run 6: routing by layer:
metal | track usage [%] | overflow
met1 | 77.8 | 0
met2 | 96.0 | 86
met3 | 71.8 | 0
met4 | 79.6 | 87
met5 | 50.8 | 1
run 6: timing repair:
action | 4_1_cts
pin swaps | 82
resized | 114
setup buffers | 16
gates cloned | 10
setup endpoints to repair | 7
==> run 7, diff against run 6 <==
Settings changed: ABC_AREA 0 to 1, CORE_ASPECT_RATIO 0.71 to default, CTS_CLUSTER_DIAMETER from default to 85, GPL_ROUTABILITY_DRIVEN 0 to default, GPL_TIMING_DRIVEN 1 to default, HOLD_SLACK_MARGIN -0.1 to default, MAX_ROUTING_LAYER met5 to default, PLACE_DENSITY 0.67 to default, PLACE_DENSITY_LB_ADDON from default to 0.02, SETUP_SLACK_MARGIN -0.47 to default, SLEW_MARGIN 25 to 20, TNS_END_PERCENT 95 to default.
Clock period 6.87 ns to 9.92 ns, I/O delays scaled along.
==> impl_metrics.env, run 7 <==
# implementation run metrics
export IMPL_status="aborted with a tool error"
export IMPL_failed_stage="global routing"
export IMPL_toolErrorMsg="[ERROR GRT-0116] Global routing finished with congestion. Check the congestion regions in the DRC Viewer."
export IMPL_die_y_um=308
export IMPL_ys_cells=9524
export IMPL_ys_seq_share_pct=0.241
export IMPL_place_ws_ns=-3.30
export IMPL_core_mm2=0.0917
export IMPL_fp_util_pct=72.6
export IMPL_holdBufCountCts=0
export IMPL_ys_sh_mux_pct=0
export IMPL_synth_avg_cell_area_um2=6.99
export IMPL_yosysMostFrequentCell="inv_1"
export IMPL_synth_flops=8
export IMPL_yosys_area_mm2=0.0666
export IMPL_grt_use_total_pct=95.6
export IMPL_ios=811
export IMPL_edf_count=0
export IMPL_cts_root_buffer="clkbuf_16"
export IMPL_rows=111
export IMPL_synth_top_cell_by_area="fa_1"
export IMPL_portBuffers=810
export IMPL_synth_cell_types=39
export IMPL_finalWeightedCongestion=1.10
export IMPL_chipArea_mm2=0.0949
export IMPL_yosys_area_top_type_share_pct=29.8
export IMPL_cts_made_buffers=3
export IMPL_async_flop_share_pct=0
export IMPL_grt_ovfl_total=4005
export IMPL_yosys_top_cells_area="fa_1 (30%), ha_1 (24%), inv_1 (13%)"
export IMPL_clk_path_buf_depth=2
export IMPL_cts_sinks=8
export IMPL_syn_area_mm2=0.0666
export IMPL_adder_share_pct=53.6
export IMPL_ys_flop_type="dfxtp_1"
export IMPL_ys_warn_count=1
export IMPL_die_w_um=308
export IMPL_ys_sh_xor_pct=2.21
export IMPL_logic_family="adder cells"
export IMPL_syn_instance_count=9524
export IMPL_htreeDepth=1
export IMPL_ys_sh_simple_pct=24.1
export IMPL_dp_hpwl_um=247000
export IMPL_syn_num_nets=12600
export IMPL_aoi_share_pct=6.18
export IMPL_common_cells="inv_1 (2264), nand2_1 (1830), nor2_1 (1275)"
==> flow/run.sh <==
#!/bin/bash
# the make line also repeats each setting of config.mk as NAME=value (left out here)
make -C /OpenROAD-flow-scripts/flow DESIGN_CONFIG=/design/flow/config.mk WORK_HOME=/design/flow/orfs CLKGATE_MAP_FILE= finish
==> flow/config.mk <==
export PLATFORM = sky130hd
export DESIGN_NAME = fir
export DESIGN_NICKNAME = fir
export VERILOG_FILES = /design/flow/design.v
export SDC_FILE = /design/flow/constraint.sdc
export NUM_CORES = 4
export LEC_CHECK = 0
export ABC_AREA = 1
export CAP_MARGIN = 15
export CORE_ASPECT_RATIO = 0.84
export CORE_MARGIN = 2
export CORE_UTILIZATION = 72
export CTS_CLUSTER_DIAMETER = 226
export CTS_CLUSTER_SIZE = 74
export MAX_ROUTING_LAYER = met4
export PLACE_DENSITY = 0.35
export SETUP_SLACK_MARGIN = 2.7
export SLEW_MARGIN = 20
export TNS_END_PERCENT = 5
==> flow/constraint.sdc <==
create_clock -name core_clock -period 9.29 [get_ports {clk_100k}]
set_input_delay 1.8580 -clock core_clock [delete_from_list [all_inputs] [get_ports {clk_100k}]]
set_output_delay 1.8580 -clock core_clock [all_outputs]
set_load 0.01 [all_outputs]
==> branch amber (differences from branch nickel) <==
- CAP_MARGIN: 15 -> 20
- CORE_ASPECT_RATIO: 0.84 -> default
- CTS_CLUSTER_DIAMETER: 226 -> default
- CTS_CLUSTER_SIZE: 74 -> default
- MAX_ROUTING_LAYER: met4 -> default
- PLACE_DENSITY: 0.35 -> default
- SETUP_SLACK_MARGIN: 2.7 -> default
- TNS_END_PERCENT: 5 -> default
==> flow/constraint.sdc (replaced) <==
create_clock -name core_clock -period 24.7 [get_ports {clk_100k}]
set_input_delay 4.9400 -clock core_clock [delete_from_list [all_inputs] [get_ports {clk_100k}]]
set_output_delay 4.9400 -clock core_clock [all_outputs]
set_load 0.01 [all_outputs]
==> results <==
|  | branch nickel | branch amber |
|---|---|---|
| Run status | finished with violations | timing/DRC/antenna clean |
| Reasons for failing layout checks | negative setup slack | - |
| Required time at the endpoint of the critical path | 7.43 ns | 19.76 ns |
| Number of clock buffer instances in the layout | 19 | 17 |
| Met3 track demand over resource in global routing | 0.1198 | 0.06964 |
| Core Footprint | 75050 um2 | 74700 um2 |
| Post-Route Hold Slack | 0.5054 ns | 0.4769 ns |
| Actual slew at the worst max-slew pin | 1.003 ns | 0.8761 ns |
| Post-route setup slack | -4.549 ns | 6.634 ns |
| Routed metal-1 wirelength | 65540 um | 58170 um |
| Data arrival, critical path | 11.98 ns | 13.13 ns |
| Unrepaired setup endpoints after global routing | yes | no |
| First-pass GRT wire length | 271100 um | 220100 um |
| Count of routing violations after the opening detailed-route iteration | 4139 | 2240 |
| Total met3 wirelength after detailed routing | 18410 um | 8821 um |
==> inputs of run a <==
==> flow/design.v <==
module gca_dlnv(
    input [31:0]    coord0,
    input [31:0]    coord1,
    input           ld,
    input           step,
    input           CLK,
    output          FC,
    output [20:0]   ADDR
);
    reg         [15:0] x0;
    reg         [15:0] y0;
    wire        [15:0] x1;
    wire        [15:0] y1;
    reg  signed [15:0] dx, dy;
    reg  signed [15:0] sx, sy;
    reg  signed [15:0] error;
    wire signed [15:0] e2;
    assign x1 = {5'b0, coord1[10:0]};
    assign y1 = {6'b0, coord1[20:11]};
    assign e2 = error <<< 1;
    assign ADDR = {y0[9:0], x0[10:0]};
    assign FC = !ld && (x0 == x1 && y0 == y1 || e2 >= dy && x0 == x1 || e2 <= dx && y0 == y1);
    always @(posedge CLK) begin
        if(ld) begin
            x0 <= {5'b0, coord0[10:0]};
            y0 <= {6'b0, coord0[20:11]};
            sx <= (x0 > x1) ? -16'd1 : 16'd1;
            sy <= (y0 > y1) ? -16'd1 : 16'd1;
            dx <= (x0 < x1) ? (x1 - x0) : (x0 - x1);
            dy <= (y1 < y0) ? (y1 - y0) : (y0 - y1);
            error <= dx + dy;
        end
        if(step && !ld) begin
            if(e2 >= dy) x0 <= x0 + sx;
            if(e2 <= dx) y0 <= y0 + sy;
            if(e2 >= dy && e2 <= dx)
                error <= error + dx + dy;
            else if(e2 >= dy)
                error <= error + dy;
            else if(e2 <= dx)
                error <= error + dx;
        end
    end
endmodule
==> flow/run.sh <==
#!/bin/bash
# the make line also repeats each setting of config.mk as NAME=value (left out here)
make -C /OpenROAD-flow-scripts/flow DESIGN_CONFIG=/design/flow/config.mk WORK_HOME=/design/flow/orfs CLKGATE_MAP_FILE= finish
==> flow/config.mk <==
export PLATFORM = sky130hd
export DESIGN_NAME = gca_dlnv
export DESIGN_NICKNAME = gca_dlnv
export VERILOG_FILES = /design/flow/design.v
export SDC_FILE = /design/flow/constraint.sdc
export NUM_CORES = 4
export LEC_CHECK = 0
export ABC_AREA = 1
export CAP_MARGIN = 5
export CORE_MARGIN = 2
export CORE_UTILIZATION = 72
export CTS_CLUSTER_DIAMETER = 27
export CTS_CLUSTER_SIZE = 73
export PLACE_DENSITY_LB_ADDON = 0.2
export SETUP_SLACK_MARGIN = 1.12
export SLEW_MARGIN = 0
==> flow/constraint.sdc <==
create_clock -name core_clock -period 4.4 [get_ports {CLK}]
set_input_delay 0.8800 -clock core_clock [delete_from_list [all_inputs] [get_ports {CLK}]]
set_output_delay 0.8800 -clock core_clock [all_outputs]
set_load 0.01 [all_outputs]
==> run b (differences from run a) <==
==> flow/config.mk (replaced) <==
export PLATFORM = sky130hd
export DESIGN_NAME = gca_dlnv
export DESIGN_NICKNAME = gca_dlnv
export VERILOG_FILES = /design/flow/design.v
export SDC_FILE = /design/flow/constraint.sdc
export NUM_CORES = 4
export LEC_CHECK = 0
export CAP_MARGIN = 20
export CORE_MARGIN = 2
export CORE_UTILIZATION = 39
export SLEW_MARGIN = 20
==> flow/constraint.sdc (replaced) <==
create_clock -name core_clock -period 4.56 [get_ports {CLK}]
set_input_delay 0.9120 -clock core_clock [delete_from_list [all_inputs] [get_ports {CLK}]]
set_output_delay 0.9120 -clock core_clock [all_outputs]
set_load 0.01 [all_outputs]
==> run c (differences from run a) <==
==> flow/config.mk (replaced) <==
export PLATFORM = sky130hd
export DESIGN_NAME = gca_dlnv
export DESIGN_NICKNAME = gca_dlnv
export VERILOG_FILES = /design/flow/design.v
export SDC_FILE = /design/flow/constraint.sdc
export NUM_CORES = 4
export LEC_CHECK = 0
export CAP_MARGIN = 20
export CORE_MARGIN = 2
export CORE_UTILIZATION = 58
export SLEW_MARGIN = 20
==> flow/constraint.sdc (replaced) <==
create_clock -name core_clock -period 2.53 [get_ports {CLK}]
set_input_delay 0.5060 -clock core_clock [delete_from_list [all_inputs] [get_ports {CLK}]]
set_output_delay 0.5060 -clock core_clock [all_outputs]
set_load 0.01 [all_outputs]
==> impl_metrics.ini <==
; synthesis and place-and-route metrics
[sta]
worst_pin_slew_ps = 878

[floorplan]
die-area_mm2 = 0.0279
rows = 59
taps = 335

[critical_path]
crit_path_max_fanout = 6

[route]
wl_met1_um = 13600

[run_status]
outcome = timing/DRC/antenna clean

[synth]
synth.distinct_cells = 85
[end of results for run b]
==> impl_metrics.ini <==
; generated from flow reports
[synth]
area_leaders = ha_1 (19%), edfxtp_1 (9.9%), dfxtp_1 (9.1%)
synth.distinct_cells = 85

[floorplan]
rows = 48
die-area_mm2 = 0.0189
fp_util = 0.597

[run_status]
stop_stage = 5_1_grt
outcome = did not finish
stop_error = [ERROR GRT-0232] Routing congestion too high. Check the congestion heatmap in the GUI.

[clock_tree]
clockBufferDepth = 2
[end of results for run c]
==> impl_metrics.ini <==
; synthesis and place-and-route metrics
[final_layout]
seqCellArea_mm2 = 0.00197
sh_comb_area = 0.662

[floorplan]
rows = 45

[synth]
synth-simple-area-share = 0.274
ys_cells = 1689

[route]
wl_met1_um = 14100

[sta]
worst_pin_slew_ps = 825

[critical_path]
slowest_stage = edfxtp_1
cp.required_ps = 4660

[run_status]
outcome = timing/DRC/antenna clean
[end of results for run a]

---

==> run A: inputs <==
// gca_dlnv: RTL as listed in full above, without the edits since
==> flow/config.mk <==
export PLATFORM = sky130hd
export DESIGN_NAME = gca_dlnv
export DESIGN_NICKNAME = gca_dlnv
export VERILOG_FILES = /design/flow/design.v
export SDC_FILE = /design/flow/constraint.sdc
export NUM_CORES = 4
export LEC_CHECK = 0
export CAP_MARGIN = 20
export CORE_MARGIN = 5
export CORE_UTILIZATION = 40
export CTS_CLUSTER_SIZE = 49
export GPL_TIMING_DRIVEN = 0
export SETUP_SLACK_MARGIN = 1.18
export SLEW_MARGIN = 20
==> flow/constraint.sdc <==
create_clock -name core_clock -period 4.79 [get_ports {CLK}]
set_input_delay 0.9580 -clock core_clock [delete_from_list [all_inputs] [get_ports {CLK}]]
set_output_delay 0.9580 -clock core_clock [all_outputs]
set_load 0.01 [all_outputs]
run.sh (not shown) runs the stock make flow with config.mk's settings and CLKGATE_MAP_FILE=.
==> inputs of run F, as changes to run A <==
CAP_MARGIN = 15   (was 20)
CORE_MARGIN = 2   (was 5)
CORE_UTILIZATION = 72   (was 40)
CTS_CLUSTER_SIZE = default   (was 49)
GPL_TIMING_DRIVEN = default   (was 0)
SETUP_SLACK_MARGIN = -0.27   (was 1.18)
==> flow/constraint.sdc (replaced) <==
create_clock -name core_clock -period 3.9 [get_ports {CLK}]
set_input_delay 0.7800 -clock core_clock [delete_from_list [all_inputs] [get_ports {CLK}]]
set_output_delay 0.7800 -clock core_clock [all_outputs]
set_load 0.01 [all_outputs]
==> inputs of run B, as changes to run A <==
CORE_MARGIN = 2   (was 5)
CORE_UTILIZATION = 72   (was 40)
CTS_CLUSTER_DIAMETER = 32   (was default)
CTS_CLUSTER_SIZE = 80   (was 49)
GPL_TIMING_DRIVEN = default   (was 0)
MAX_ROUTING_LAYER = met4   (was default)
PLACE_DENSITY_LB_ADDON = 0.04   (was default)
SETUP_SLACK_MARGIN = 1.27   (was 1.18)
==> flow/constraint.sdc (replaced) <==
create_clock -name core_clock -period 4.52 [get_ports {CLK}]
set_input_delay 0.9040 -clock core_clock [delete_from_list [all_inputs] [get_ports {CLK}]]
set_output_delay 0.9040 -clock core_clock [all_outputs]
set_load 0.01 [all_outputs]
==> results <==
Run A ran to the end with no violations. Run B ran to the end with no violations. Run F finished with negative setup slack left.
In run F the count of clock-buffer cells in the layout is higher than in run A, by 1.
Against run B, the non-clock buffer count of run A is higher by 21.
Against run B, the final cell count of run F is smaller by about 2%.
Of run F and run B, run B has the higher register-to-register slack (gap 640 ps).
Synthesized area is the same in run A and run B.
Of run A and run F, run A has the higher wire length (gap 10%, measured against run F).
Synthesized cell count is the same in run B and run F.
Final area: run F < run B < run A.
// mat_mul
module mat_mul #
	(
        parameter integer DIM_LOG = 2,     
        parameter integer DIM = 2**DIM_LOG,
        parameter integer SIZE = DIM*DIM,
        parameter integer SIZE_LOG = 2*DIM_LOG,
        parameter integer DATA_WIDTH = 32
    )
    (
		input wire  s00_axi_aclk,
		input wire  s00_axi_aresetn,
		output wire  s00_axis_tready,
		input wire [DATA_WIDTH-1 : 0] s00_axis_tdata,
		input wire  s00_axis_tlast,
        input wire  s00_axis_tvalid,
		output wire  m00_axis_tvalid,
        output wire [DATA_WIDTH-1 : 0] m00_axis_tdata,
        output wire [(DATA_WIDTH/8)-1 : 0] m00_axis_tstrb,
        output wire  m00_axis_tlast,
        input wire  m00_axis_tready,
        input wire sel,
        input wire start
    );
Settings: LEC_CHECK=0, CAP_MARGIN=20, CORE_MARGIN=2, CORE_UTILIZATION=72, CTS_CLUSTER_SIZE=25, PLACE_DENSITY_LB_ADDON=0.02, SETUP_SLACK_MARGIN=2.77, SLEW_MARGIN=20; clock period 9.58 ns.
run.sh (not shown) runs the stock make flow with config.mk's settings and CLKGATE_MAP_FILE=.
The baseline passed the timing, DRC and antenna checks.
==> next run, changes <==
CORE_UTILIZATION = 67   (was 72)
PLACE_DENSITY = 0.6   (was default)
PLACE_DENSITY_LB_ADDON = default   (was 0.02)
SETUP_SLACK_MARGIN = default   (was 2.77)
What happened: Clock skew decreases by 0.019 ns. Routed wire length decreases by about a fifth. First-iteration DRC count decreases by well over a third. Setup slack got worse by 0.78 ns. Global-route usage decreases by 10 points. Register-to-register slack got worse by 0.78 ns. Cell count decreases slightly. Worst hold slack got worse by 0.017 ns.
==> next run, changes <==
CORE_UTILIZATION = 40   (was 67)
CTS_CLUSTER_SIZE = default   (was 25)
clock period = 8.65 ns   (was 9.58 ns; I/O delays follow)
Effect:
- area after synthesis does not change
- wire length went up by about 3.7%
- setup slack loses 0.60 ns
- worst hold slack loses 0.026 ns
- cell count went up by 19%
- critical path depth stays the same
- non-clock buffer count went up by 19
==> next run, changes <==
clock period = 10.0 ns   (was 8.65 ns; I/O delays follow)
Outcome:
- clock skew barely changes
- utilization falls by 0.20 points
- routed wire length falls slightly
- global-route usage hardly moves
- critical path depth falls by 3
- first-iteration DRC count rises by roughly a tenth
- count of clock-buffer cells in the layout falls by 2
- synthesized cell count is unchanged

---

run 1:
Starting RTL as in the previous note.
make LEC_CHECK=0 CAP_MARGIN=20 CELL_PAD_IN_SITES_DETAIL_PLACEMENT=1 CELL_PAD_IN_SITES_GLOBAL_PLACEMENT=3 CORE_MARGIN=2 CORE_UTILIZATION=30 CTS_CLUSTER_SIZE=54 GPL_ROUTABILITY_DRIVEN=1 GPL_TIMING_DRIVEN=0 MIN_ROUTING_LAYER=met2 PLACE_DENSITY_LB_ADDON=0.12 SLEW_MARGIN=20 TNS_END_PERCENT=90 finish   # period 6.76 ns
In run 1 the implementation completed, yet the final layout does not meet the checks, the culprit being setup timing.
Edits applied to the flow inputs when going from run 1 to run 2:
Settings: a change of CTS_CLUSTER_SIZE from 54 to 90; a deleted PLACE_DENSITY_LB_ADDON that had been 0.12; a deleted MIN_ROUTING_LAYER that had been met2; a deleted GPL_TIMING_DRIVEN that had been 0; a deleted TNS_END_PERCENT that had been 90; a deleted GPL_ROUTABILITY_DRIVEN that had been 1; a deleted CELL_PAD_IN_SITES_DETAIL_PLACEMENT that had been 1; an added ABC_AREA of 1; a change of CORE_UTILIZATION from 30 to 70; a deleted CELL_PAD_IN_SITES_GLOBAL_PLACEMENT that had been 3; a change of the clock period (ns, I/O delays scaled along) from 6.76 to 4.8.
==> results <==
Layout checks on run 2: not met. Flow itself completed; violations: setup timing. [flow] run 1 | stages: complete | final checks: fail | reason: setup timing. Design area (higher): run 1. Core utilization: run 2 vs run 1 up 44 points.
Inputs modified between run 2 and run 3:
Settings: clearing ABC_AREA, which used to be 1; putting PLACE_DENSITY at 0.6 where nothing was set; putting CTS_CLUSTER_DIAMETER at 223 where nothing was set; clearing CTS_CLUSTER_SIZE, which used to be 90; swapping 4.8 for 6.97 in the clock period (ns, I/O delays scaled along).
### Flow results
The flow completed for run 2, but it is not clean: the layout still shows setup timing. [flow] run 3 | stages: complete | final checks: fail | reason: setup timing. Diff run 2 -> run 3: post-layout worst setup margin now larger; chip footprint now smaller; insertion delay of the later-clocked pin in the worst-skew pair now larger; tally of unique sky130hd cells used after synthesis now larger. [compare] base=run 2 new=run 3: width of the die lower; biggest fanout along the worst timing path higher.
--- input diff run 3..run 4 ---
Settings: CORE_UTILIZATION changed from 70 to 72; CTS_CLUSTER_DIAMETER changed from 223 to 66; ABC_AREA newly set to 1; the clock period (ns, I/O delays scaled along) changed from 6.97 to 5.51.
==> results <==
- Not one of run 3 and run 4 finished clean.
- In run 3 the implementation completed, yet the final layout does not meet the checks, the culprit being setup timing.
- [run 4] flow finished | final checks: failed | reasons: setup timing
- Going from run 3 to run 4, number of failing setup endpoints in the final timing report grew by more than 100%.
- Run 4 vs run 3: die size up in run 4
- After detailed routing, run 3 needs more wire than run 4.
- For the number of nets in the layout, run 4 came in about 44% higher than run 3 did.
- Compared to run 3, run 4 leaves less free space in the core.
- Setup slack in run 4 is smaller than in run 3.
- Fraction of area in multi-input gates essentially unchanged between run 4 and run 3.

· · · · · · ·

Only the lines of the data holding the string "track" are wanted; copy each of them.

metal | track usage [%] | overflow
| Met3 track demand over resource in global routing | 0.1198 | 0.06964 |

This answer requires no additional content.